Che incenso che fa. Il Papa, Fazio e l’intervista mancata

Da Fabio Fazio nessuna vera domanda a Bergoglio. La conversazione è stata solo l'occasione per esprimere pensieri vaghissimi su questioni generiche.

Marco Marzano

Non sarebbe potuto avvenire ovunque. Una conversazione (non chiamiamola intervista per favore) quale quella avvenuta tra il pontefice Francesco e il conduttore televisivo Fabio Fazio non si sarebbe potuta svolgere in un altro grande paese europeo. Non certo in Germania, dove i cattolici discutono seriamente di riforma della Chiesa, di abolizione del celibato obbligatorio, del ruolo delle donne. Non in Francia, dove il tema del giorno nella Chiesa è la lotta contro gli abusi sessuali commessi dai membri del clero. Nemmeno in una delle conferenze stampa che si tengono sugli aerei al ritorno dai viaggi apostolici si sarebbe potuto assistere a uno spettacolo come quello di ieri sera.

Solo in Italia è potuta succedere una cosa del genere. Perché il nostro è il paese degli “uomini della Provvidenza”, degli “unti del Signore”, dei salvatori immacolati, dei “divi”, degli eroi senza macchia e senza paura, dei santi in terra. E proprio come un santo in terra è stato presentato ieri sera, per l’ennesima volta, papa Bergoglio. Concludendo la conversazione Fazio ha rivelato di avere persino l’impressione che il papa gli legga nei pensieri, che legga nei pensieri di tutti noi, ovvero che sia dotato di quella onniscienza che i cristiani attribuiscono solo a Dio. L’intervista era iniziata con una domanda sulla capacità del papa di “abbracciare tutti” di “farsi carico del peso del mondo”. Anche in questo caso era sottinteso che solo chi possedesse capacità extraumane potesse fare il papa nel modo in cui lo fa Bergoglio. Nello schema di Fazio (che poi è lo schema dominante) al pari di tutte le divinità, e al pari di Cristo, Bergoglio può essere solo infinitamente amato o infinitamente odiato: i giusti lo amano, i malvagi lo perseguitano. Tertium non datur.

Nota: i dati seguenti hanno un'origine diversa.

Source: an optimization exercise on an open RTL-to-GDS flow (aim: small area). Production flows keep margins and buffers that such runs may drop. Function was checked by simulation only, so behaviour that the tests miss may differ from the original. No activity file was given, so power comes from the tool's default toggle rates.

==> flow/design.v <==
module keyboard(
    input  wire       clk,
    input  wire       reset,
    input  wire [3:0] row,
    output wire [3:0] col,
    output wire [2:0] dpos,
    output wire       kb_en,     
    output wire [1:0] kb_cls     
);
reg [7:0] c200;
reg [2:0] m5;
reg [2:0] dp;
reg       ninit;
reg [15:0] key;      
reg       first;     
reg ev1, ev2;
reg dg1, dg2;
wire disp_end = c200[1] & ~c200[2] & ~c200[4] & ~c200[5] & ~c200[6] & ~c200[7];
wire kb_end   = disp_end & m5[2];
wire [3:0] p  = ~row & ~(key[3:0] & {4{~first}});
always @(posedge clk, posedge reset) begin
    if (reset) begin
        c200 <= 8'b00000110;
        m5 <= 0; dp <= 0; ninit <= 0; ev1 <= 0; ev2 <= 0;
        first <= 1'b1;
    end else begin
        ninit <= 1'b1;
        c200 <= {c200[6:0], c200[7] ^ c200[5] ^ (c200[3] & ~c200[4])};
        if (disp_end) begin
            m5 <= {m5[1] & m5[0], m5[1] ^ m5[0], ~m5[0] & ~m5[2]};
            dp <= dp + 3'd1;
        end
        if (kb_end & dp[1] & dp[0]) first <= 1'b0;
        ev1 <= kb_end & (|p);
        ev2 <= ev1;
    end
end
always @(posedge clk) begin
    if (kb_end) key <= {~row, key[15:4]};
    dg1 <= p[3] & ~p[2] & ~p[1] & ~p[0] & (dp[1:0] != 2'd0);
    dg2 <= dg1;
end
wire [1:0] cpos = dp[1:0] - m5[1:0];
assign col    = ninit ? ~(4'b0001 << cpos) : 4'b1111;
assign dpos   = dp;
assign kb_en  = ev2;
assign kb_cls = {dg2 & dp[1], dg2 & ~(dp[1] & dp[0])};
endmodule
module state_machine(
    input wire clk,set,rst,sure,check,
    input wire [1:0] kb_cls,
    input wire kb_en,
    input wire [2:0] dpos,
    output reg [6:0] led,
    output reg led0,led1,led2,led3
    );
localparam W=2'b00, E=2'b01, ADV=2'b11, RET=2'b10;
localparam IDLE1=3'd0, a0=3'd1, a1=3'd2, a2=3'd3, a3=3'd4, a4=3'd5;
localparam N0=2'b10, N1=2'b01, N2=2'b00, N3=2'b11;
reg [1:0] ph;
reg [2:0] st1, nst1;
reg [5:0] temp;
reg [5:0] mi;
reg [1:0] n, nn;
wire l0 = ~led0;
wire is_e    = (ph == E);
wire is_idle = (ph == RET) | ((ph == W) & l0);
wire is_s7   = ((ph == W) & led3) | ((ph == ADV) & led2);
wire cmp_off = l0 & ((ph == E) | (ph == ADV));
wire wr0 = kb_en & (n == N0);
wire wr1 = kb_en & (n == N1);
wire wr2 = kb_en & (n == N2);
always @(*) begin
    case (n)
    N0: nn = N1;
    N1: nn = N2;
    N2: nn = N3;
    default: nn = N0;
    endcase
end
always @(posedge clk or posedge rst) begin
    if (rst) n <= N0;
    else if (sure) n <= N0;
    else if (is_e & kb_en) n <= nn;
end
always @(posedge clk) begin
    if (is_e) begin
        if (wr0) temp[5:4] <= kb_cls;
        if (wr1) temp[3:2] <= kb_cls;
        if (wr2) temp[1:0] <= kb_cls;
    end else temp <= 6'd0;
end
always @(posedge clk) begin
    if ((ph == ADV) & l0) mi <= temp;
end
wire [1:0] t0 = cmp_off ? 2'b00 : temp[5:4];
wire [1:0] t1 = cmp_off ? 2'b00 : temp[3:2];
wire [1:0] t2 = cmp_off ? 2'b00 : temp[1:0];
always @(*) begin
    case (st1)
    IDLE1: nst1 = check ? a0 : IDLE1;
    a0: nst1 = (t0 == 2'b00) ? a0 : (t0 == mi[5:4]) ? a1 : a4;
    a1: nst1 = (t1 == 2'b00) ? a1 : (t1 == mi[3:2]) ? a2 : a4;
    a2: nst1 = (t2 == 2'b00) ? a2 : (t2 == mi[1:0]) ? a3 : a4;
    a3: nst1 = sure ? IDLE1 : a3;
    a4: nst1 = sure ? IDLE1 : a4;
    default: nst1 = IDLE1;
    endcase
end
always @(posedge clk or posedge rst) begin
    if (rst) begin
        ph <= W; st1 <= IDLE1; led0 <= 0; led1 <= 0; led2 <= 0; led3 <= 0;
    end else begin
        st1 <= nst1;
        case (ph)
        W:   if (l0 ? set : (check & ~led3)) ph <= E;
        E:   if (sure) ph <= (led0 & (st1 == a3)) ? RET : ADV;
        ADV: ph <= (check & ~led2) ? E : W;
        RET: ph <= set ? E : W;
        endcase
        if (ph == ADV) {led3, led2, led1, led0} <= {led2, led1, led0, 1'b1};
        if (ph == RET) {led3, led2, led1, led0} <= 4'b0000;
    end
end
reg [1:0] dig;
always @(*) begin
    case ({is_e, dpos})
    4'b1101: dig = temp[1:0];
    4'b1110: dig = temp[3:2];
    4'b1111: dig = temp[5:4];
    default: dig = 2'b00;
    endcase
    if (is_idle) led = 7'b0000001;
    else if (is_s7) led = 7'b0111000;
    else case (dig)
        2'b01: led = 7'b1001111;
        2'b10: led = 7'b0010010;
        2'b11: led = 7'b0000110;
        default: led = 7'b1111111;
        endcase
end
endmodule
module lock(
    input wire clk,set1,rst,sure,check,
    input  wire [3:0] row,
    output wire  [3:0] col,
    output wire[7:0] led_en,
    output wire[6:0] led,
    output wire led0,led1,led2,led3
    );
wire kb_en;
wire [1:0] kb_cls;
wire [2:0] dpos;
keyboard u_keyboard(
.clk(clk),.reset(rst),.row(row),.col(col),.dpos(dpos),.kb_en(kb_en),.kb_cls(kb_cls)
);
assign led_en = ~(8'b00000001 << dpos);
state_machine u_state_machine(
.clk(clk),.rst(rst),.sure(sure),.check(check),.set(set1),.kb_cls(kb_cls),.kb_en(kb_en),.dpos(dpos),.led(led),.led0(led0),.led1(led1),.led2(led2),.led3(led3)
);
endmodule
clock: 10.0 ns
lec_check: 0
cap_margin: 20
core_margin: 2
core_utilization: 40
cts_buf_list: sky130_fd_sc_hd__clkbuf_4
slew_margin: 20
standard.sh (not shown) runs the stock make flow with config.mk's settings and CLKGATE_MAP_FILE= SYNTH_SCRIPT=/design/flow/synth_recipe.tcl, a recipe that flattens the netlist after the stock synthesis.
==> flow/flow/run.sh <==
#!/bin/bash
# Own layout flow: the standard ORFS flow with these changes:
#  - synthesis maps with an area-oriented ABC script and leaves half/full
#    adders to ABC (no adder cell extraction); registers are untouched;
#  - ports are buffered with buf_1;
#  - clock tree synthesis inserts no dummy load cells.
# Each step's full output goes to ORFS's own logs under orfs/logs; make's
# output goes to make.log here.
set -euo pipefail
here=$(pwd)
export MY_ABC_SCRIPT="$here/flow/area.abc"
bash standard.sh SYNTH_SCRIPT="$here/flow/synth.tcl" ADDER_MAP_FILE= \
  "BUFFER_PORTS_ARGS=-buffer_cell sky130_fd_sc_hd__buf_1" \
  "CTS_ARGS=-sink_clustering_enable -repair_clock_nets -dont_use_dummy_load -buf_list sky130_fd_sc_hd__clkbuf_4" \
  finish > "$here/make.log" 2>&1
==> flow/flow/area.abc <==
strash
&get -n
&st
&dch
&nf -R 1000
&put
==> flow/flow/synth.tcl <==
proc synth {args} { yosys synth -nofsm -noshare {*}$args }
proc abc {args} {
  set i [lsearch -exact $args -script]
  if {$i >= 0} { set args [lreplace $args [expr {$i+1}] [expr {$i+1}] $::env(MY_ABC_SCRIPT)] }
  yosys abc {*}$args
}
source $::env(SCRIPTS_DIR)/synth.tcl
# left out here: clear keep_hierarchy, flatten, clean up, hide names made inside functions, write 1_2_yosys.v
The starting point completed without violations.
Next try:
--- a/flow/config.mk
+++ b/flow/config.mk
@@ -8,5 +8,5 @@
 export CAP_MARGIN = 20
 export CORE_MARGIN = 2
-export CORE_UTILIZATION = 40
+export CORE_UTILIZATION = 65
 export CTS_BUF_LIST = sky130_fd_sc_hd__clkbuf_4
 export SLEW_MARGIN = 20
The new run completed with no timing, DRC or antenna violations.
Final area shrinks by 1.2%.
Sequential power stays flat.
Worst setup slack loses 0.092 ns.
Via count grows by about 1.6%.
Hold slack is about the same.
Power stays flat.
Cell count shrinks by about 8%.
Utilization grows by 28 points.

==> separate check: timing with driven ports <==
The flow's constraints put no driver on any port. The routed layouts listed below were extracted and timed again, unchanged, in two steps.
Step 1: set_driving_cell puts a clkbuf_16 on clk and a buf_2 on each other input, an assumption about the parent block.
Step 2 also shifts input and output timing later by t, the mid clock arrival at the registers, as if the neighbouring blocks saw the same clock.
Slacks: ideal ports / drivers / drivers and shift; pairs: ideal ports / drivers.
run	t, ns	slack for setup (ns)	worst hold slack (ns)	worst setup path after step 2	worst register clock-pin slew, ns
the first run	0.389	5.822 / 5.797 / 6.186	0.332 / 0.332 / 0.332	register to output	0.11 / 0.11
the second run	0.405	5.730 / 5.707 / 6.112	0.335 / 0.335 / 0.335	register to output	0.09 / 0.09
After both steps every run listed still meets setup and hold.
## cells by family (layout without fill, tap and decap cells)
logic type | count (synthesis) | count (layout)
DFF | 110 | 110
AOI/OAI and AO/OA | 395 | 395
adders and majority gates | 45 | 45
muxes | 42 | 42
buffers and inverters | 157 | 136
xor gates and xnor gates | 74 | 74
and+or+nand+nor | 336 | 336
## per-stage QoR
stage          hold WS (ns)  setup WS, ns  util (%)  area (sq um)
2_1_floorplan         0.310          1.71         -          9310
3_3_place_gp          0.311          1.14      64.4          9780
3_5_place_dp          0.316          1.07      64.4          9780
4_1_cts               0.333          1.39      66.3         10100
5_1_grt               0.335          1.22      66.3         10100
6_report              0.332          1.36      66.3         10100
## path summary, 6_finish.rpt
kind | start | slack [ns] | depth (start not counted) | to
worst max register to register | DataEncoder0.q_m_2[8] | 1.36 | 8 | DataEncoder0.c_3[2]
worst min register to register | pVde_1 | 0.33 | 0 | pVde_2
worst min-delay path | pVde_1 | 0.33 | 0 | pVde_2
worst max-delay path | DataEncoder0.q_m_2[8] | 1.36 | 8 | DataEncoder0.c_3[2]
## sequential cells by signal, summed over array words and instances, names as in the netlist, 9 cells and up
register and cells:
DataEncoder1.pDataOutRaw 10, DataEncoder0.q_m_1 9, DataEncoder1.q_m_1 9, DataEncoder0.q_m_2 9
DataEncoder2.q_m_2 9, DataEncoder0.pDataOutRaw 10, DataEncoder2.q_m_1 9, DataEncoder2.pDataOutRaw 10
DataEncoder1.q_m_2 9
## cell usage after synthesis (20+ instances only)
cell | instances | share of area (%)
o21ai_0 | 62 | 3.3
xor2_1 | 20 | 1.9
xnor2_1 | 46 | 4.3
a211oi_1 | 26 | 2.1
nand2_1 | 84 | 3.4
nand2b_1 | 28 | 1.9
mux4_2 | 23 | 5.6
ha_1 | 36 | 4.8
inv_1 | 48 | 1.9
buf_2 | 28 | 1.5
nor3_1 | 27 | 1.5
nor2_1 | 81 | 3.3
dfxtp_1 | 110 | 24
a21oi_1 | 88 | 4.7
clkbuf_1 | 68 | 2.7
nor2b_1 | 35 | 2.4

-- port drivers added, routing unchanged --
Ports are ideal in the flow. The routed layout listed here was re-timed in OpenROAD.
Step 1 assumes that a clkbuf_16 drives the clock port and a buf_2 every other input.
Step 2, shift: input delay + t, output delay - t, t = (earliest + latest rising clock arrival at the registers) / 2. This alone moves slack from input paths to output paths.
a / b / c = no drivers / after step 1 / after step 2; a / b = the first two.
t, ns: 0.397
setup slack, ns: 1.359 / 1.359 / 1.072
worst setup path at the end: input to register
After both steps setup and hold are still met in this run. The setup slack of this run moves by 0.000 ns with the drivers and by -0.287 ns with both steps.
Background: an optimization exercise with open tools, aiming at a short achievable clock period and few clock cycles. Do not read the settings as production practice. In this exercise RTL edits were held to simulation tests only and were not proved equivalent to the original.

==> 10-15 <==
// y86cpu
module y86cpu(
    input   wire                clk,
    input   wire                rst,
    input   wire[47:0]      rom_data_i,
    input   wire[31:0]         mem_data_i,
    output  wire                mem_read_o,
    output  wire                mem_write_o,
    output  wire[31:0]         mem_addr_o,
    output  wire[31:0]         mem_data_o,
    output  wire[31:0]         rom_addr_o,
    output  wire                halted_o
);
Settings: LEC_CHECK=0, CAP_MARGIN=20, CORE_MARGIN=2, CORE_UTILIZATION=40, SETUP_SLACK_MARGIN=3.5, SLEW_MARGIN=20, SYNTH_HIERARCHICAL=1, SYNTH_MINIMUM_KEEP_SIZE=0, TNS_END_PERCENT=100; clock period 7.0 ns.
run.sh (not shown) runs the stock make flow with config.mk's settings and CLKGATE_MAP_FILE= SYNTH_SCRIPT=/design/flow/synth_recipe.tcl, a recipe that flattens the netlist after the stock synthesis.
==> 02-26: changes against 10-15 <==
--- a/flow/design.v
+++ b/flow/design.v
@@ -100,15 +100,10 @@
     wire [31:0] e_addr  = e_adr33[31:0];
     wire [31:0] e_and = E_aluB & E_aluA;
     wire [31:0] e_xor = E_aluB ^ E_aluA;
     wire [31:0] e_log  = ({32{E_fand}}  & e_and) | ({32{E_fxor}}  & e_xor);
     wire [31:0] e_valE = ({32{E_fsum}}  & e_add) | ({32{E_fdiff}} & e_sub) | e_log;
-    function [31:0] efwd(input sel, input fsum, input fdiff, input [31:0] add,
-                         input [31:0] sub, input [31:0] log, input [31:0] other);
-        efwd = ({32{sel & fsum}} & add) | ({32{sel & fdiff}} & sub) |
-               ({32{sel}} & log) | ({32{~sel}} & other);
-    endfunction
     wire [3:0]  e_dstE = (E_rr & ~e_cnd) ? 4'HF : E_dstE;
     wire [31:0] e_or  = E_aluB | E_aluA;
     wire        z_add = &(~(e_xor ^ {e_or[30:0], 1'b0}));
     wire        z_eq  = ~|e_xor;
     wire        z_and = ~|e_and;
@@ -124,10 +119,12 @@
     assign mem_addr_o  = M_addr;
     assign mem_data_o  = M_valA;
     wire mismatch = Mv & M_isRet & (mem_data_i != M_pred);
     wire cc_sel = Ev & E_setcc;
     wire c_zf = cc_sel ? n_zf : zf;
+    wire ebr;
+    wire [31:0] d_alt = D_ptaken ? N_p5 : D_valC;
     wire c_lt = cc_sel ? n_lt : lt;
     wire [31:0] rvalA = regs[D_srcA[2:0]];
     wire [31:0] rvalB = regs[D_srcB[2:0]];
     wire hitEA  = Ev & ~D_srcA[3] & (D_srcA == e_dstE);
     wire hitMMA = Mv & ~D_srcA[3] & (D_srcA == M_dstM);
@@ -148,17 +145,19 @@
             default:            constA = D_valC;
         endcase
     end
     wire        D_alt   = (D_icode == 4'H7) & ~D_ptaken;
     wire        eA_sel  = hitEA & ~D_pc;
-    wire [31:0] d_valA2 = efwd(eA_sel, E_fsum, E_fdiff, e_add, e_sub, e_log,
-                               D_alt ? D_valC : (D_pc ? N_p5 : oldA));
-    wire [31:0] d_aluA  = efwd(D_useA & hitEA, E_fsum, E_fdiff, e_add, e_sub, e_log,
-                               D_useA ? oldA : constA);
-    wire [31:0] d_aluB  = efwd(~D_noB & hitEB, E_fsum, E_fdiff, e_add, e_sub, e_log,
-                               D_noB ? 32'd0 : oldB);
-    wire [31:0] d_adrB  = efwd(hitEB, E_fsum, E_fdiff, e_add, e_sub, e_log, oldB);
+    wire [31:0] d_valA2, d_aluA, d_aluB, d_adrB;
+    efwd_mux u_fvA(.sel(eA_sel), .fsum(E_fsum), .fdiff(E_fdiff), .add(e_add), .sub(e_sub),
+                   .log(e_log), .other(D_alt ? D_valC : (D_pc ? N_p5 : oldA)), .y(d_valA2));
+    efwd_mux u_faA(.sel(D_useA & hitEA), .fsum(E_fsum), .fdiff(E_fdiff), .add(e_add), .sub(e_sub),
+                   .log(e_log), .other(D_useA ? oldA : constA), .y(d_aluA));
+    efwd_mux u_faB(.sel(~D_noB & hitEB), .fsum(E_fsum), .fdiff(E_fdiff), .add(e_add), .sub(e_sub),
+                   .log(e_log), .other(D_noB ? 32'd0 : oldB), .y(d_aluB));
+    efwd_mux u_fdB(.sel(hitEB), .fsum(E_fsum), .fdiff(E_fdiff), .add(e_add), .sub(e_sub),
+                   .log(e_log), .other(oldB), .y(d_adrB));
     wire D_store  = (D_icode == 4'H4) | (D_icode == 4'HA);
     wire luA      = E_load & (E_dstM == D_srcA) & ~D_srcA[3];
     wire luB      = E_load & (E_dstM == D_srcB) & ~D_srcB[3];
     wire stall    = Dv & Ev & ((luA & ~D_store) | luB);
     wire lateA    = Ev & luA & D_store;
@@ -236,31 +235,32 @@
         end else if (P_call) begin
             ras_v[P_idx] <= 1'b1;
         end
         if (P_call)
             ras[P_idx] <= N_p5;
-        P_call <= ~rst & ~redir & ~brmis & ~stall & (f_icode == 4'H8);
+        P_call <= ~rst & ~redir & ~brmis & ~ebr & ~stall & (f_icode == 4'H8);
         P_idx  <= ras_up;
-        if (rst) begin
-            F_pc    <= 32'd0;
+        if (rst)
+            F_pc <= 32'd0;
+        else if (redir)
+            F_pc <= redir_pc;
+        else if (brmis)
+            F_pc <= E_valA;
+        else if (~stall)
+            F_pc <= ebr ? d_alt : f_seq;
+        if (~stall)
+            N_p5 <= f_pc5;
+        if (rst)
             ras_ptr <= 3'd0;
-        end else begin
-            if (redir)
-                F_pc <= redir_pc;
-            else if (brmis)
-                F_pc <= E_valA;
-            else if (~stall)
-                F_pc <= f_seq;
-        end
-        if (~rst & redir) begin
+        else if (redir)
             ras_ptr <= redir_ptr;
-        end else if (~rst & brmis) begin
+        else if (brmis)
             ras_ptr <= E_ptr;
-        end else if (~rst & ~stall) begin
-            N_p5    <= f_pc5;
+        else if (ebr)
+            ras_ptr <= D_ptr;
+        else if (~stall)
             ras_ptr <= f_ptr;
-        end
     end
     always @(posedge clk) begin
         if (rst) begin
             zf <= 1'b1; lt <= 1'b0;
         end else if (redir) begin
@@ -282,14 +282,15 @@
         end
         redir_ptr <= M_ptr;
         redir_pc  <= mem_data_i;
     end
     always @(posedge clk) begin
-        if (rst | halted | redir | brmis) begin
+        if (rst | halted | redir | brmis | ebr)
             D_valid <= 1'b0;
-        end else if (~stall) begin
+        else if (~stall)
             D_valid <= 1'b1;
+        if (~stall) begin
             D_icode <= f_icode;
             D_ifun  <= f_ifun;
             D_srcA  <= f_srcA;
             D_srcB  <= f_srcB;
             D_dstE  <= f_dstE;
@@ -301,22 +302,25 @@
             D_ptr   <= f_ptr;
         end
     end
     wire d_brq = ~rst & Dv & ~stall & ~brmis & ~(Ev & E_halt) &
                  (D_icode == 4'H7) & D_unres;
-    wire b00 = d_brq & (cond_eval(D_ifun, 1'b0, 1'b0) != D_ptaken);
-    wire b01 = d_brq & (cond_eval(D_ifun, 1'b0, 1'b1) != D_ptaken);
-    wire b10 = d_brq & (cond_eval(D_ifun, 1'b1, 1'b0) != D_ptaken);
-    wire b11 = d_brq & (cond_eval(D_ifun, 1'b1, 1'b1) != D_ptaken);
+    wire d_zj  = (D_ifun == 4'H3) | (D_ifun == 4'H4);
+    wire d_brl = d_brq & ~d_zj;
+    wire b00 = d_brl & (cond_eval(D_ifun, 1'b0, 1'b0) != D_ptaken);
+    wire b01 = d_brl & (cond_eval(D_ifun, 1'b0, 1'b1) != D_ptaken);
+    wire b10 = d_brl & (cond_eval(D_ifun, 1'b1, 1'b0) != D_ptaken);
+    wire b11 = d_brl & (cond_eval(D_ifun, 1'b1, 1'b1) != D_ptaken);
     wire       sgn_eq = E_aluA[31] == E_aluB[31];
     wire       l_ca   = cc_sel & E_fsum  & ~sgn_eq;
     wire       l_cs   = cc_sel & E_fdiff &  sgn_eq;
     wire       l_k    = cc_sel ? ((E_fsum | E_fdiff) ? E_aluB[31] : e_log[31]) : lt;
     wire       br_nx, brn_nx;
     br_dec u_br(.ca(e_add33[32]), .cs(e_sub33[32]), .zn(n_zf), .l_ca(l_ca), .l_cs(l_cs),
                 .l_k(l_k), .z_new(cc_sel), .z_old(zf),
                 .b00(b00), .b01(b01), .b10(b10), .b11(b11), .br(br_nx), .brn(brn_nx));
+    assign ebr = d_brq & d_zj & (((D_ifun == 4'H3) ? c_zf : ~c_zf) != D_ptaken);
     always @(posedge clk) begin
         BR    <= br_nx;
     end
     always @(posedge clk) begin
         E_valid <= ~rst & Dv & ~stall & ~brmis;
@@ -438,5 +442,18 @@
     wire z = z_new ? zn : z_old;
     wire r = z ? (l ? b11 : b10) : (l ? b01 : b00);
     assign br  = r;
     assign brn = ~r;
 endmodule
+module efwd_mux(
+    input   wire            sel,
+    input   wire            fsum,
+    input   wire            fdiff,
+    input   wire [31:0]     add,
+    input   wire [31:0]     sub,
+    input   wire [31:0]     log,
+    input   wire [31:0]     other,
+    output  wire [31:0]     y
+);
+    assign y = ({32{sel & fsum}} & add) | ({32{sel & fdiff}} & sub) |
+               ({32{sel}} & log) | ({32{~sel}} & other);
+endmodule
--- a/flow/config.mk
+++ b/flow/config.mk
@@ -6,10 +6,10 @@
 export NUM_CORES = 4
 export LEC_CHECK = 0
 export CAP_MARGIN = 20
 export CORE_MARGIN = 2
 export CORE_UTILIZATION = 40
-export SETUP_SLACK_MARGIN = 3.5
+export SETUP_SLACK_MARGIN = 4.5
 export SLEW_MARGIN = 20
 export SYNTH_HIERARCHICAL = 1
 export SYNTH_MINIMUM_KEEP_SIZE = 0
 export TNS_END_PERCENT = 100
==> 01-16: changes against 10-15 <==
--- a/flow/design.v
+++ b/flow/design.v
@@ -100,15 +100,10 @@
     wire [31:0] e_addr  = e_adr33[31:0];
     wire [31:0] e_and = E_aluB & E_aluA;
     wire [31:0] e_xor = E_aluB ^ E_aluA;
     wire [31:0] e_log  = ({32{E_fand}}  & e_and) | ({32{E_fxor}}  & e_xor);
     wire [31:0] e_valE = ({32{E_fsum}}  & e_add) | ({32{E_fdiff}} & e_sub) | e_log;
-    function [31:0] efwd(input sel, input fsum, input fdiff, input [31:0] add,
-                         input [31:0] sub, input [31:0] log, input [31:0] other);
-        efwd = ({32{sel & fsum}} & add) | ({32{sel & fdiff}} & sub) |
-               ({32{sel}} & log) | ({32{~sel}} & other);
-    endfunction
     wire [3:0]  e_dstE = (E_rr & ~e_cnd) ? 4'HF : E_dstE;
     wire [31:0] e_or  = E_aluB | E_aluA;
     wire        z_add = &(~(e_xor ^ {e_or[30:0], 1'b0}));
     wire        z_eq  = ~|e_xor;
     wire        z_and = ~|e_and;
@@ -148,17 +143,19 @@
             default:            constA = D_valC;
         endcase
     end
     wire        D_alt   = (D_icode == 4'H7) & ~D_ptaken;
     wire        eA_sel  = hitEA & ~D_pc;
-    wire [31:0] d_valA2 = efwd(eA_sel, E_fsum, E_fdiff, e_add, e_sub, e_log,
-                               D_alt ? D_valC : (D_pc ? N_p5 : oldA));
-    wire [31:0] d_aluA  = efwd(D_useA & hitEA, E_fsum, E_fdiff, e_add, e_sub, e_log,
-                               D_useA ? oldA : constA);
-    wire [31:0] d_aluB  = efwd(~D_noB & hitEB, E_fsum, E_fdiff, e_add, e_sub, e_log,
-                               D_noB ? 32'd0 : oldB);
-    wire [31:0] d_adrB  = efwd(hitEB, E_fsum, E_fdiff, e_add, e_sub, e_log, oldB);
+    wire [31:0] d_valA2, d_aluA, d_aluB, d_adrB;
+    efwd_mux u_fvA(.sel(eA_sel), .fsum(E_fsum), .fdiff(E_fdiff), .add(e_add), .sub(e_sub),
+                   .log(e_log), .other(D_alt ? D_valC : (D_pc ? N_p5 : oldA)), .y(d_valA2));
+    efwd_mux u_faA(.sel(D_useA & hitEA), .fsum(E_fsum), .fdiff(E_fdiff), .add(e_add), .sub(e_sub),
+                   .log(e_log), .other(D_useA ? oldA : constA), .y(d_aluA));
+    efwd_mux u_faB(.sel(~D_noB & hitEB), .fsum(E_fsum), .fdiff(E_fdiff), .add(e_add), .sub(e_sub),
+                   .log(e_log), .other(D_noB ? 32'd0 : oldB), .y(d_aluB));
+    efwd_mux u_fdB(.sel(hitEB), .fsum(E_fsum), .fdiff(E_fdiff), .add(e_add), .sub(e_sub),
+                   .log(e_log), .other(oldB), .y(d_adrB));
     wire D_store  = (D_icode == 4'H4) | (D_icode == 4'HA);
     wire luA      = E_load & (E_dstM == D_srcA) & ~D_srcA[3];
     wire luB      = E_load & (E_dstM == D_srcB) & ~D_srcB[3];
     wire stall    = Dv & Ev & ((luA & ~D_store) | luB);
     wire lateA    = Ev & luA & D_store;
@@ -438,5 +435,18 @@
     wire z = z_new ? zn : z_old;
     wire r = z ? (l ? b11 : b10) : (l ? b01 : b00);
     assign br  = r;
     assign brn = ~r;
 endmodule
+module efwd_mux(
+    input   wire            sel,
+    input   wire            fsum,
+    input   wire            fdiff,
+    input   wire [31:0]     add,
+    input   wire [31:0]     sub,
+    input   wire [31:0]     log,
+    input   wire [31:0]     other,
+    output  wire [31:0]     y
+);
+    assign y = ({32{sel & fsum}} & add) | ({32{sel & fdiff}} & sub) |
+               ({32{sel}} & log) | ({32{~sel}} & other);
+endmodule
--- a/flow/config.mk
+++ b/flow/config.mk
@@ -6,10 +6,10 @@
 export NUM_CORES = 4
 export LEC_CHECK = 0
 export CAP_MARGIN = 20
 export CORE_MARGIN = 2
 export CORE_UTILIZATION = 40
-export SETUP_SLACK_MARGIN = 3.5
+export SETUP_SLACK_MARGIN = 4.2
 export SLEW_MARGIN = 20
 export SYNTH_HIERARCHICAL = 1
 export SYNTH_MINIMUM_KEEP_SIZE = 0
 export TNS_END_PERCENT = 100
==> impl_metrics.env <==
export IMPL_rr_startpoint="E_aluB[2]"
export IMPL_outcome="timing/DRC/antenna clean"
export IMPL_vdd_ir_drop_max_mv=0.235
export IMPL_insertion_delay_ps=810
export IMPL_finalCritPeriodShare=0.459
export IMPL_wire_per_inst_um=36.5
export IMPL_grt_max_degree=81
export IMPL_gp_congestion=0.999
export IMPL_final_cells=8022
export IMPL_clock_area_frac=0.0539
export IMPL_grtUsageMet1=0.490
export IMPL_syn_inst=5389
export IMPL_routed_wl_met2_um=119000
export IMPL_wl_met1_um=110000
That was 02-26.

Papa Francesco non può essere, come tutti gli uomini influenti al vertice di una grande e potentissima organizzazione, essere giudicato razionalmente per le sue capacità di governo, per la linea che ha scelto di seguire su questo o quel tema, per come ha affrontato questa o quella grana interna. No. Il papa dev’essere valutato esclusivamente per la sua affinità col divino. Questo è il motivo che spiega il fatto che nella conversazione non gli siano mai state poste delle vere questioni, ma che gli si sia piuttosto data l’occasione per esprimere dei pensieri vaghissimi su questioni generiche. Perché quello che conta, nello schema di Fazio e nel mainstream italico, è appunto di stabilire chi sia davvero il papa: se un santo o un impostore.

In altre parole, nello schema di Fazio, non è giudicando con la ragione l’adeguatezza delle sue risposte (banali quanto le domande) che si giunge a un giudizio su di lui, ma “odorando”, sentendo con l’intelligenza del cuore se dal suo corpo proviene un profumo di incenso o un tanfo di zolfo. Il conduttore, che della santità (o forse della divinità) del pontefice è convinto da tempo, ce lo ha presentato ripetutamente come il papa di tutti, il “padre di tutti”, come un uomo che ci salva con il suo sacrificio personale e la sua preghiera (Fazio lo ha detto esplicitamente riferendosi alla pandemia), come una creatura che non può non essere amata se non da qualche pazzo scriteriato o da qualche impunito criminale.

Un uomo in odore di una santità tutta maschile e proprio per questo paterna. Quella di ieri sera è stata una conversazione tra uomini, tra maschi. Il conduttore ha usato l’appellativo “Santo Padre” decine e decine di volte, in modo ostentato e deferente. Il papa ha evocato la paternità di Dio, la divinità di Gesù, ha citato San Paolo e i pontefici suoi predecessori. Ha menzionato i dirigenti della Chiesa e i suoi collaboratori. La stabilità e l’equilibrio dell’umanità e del pianeta sono stati rappresentati come dipendenti dal riconoscimento a ogni livello dell’autorità del padre: il pater familias, il padre vestito di bianco già santo che sta a Roma, il padre celeste che ci guarda da lassù. Per l’altra metà del cielo, per le donne, il momento non è ancora venuto. Almeno non nel mondo di Fazio e papa Francesco.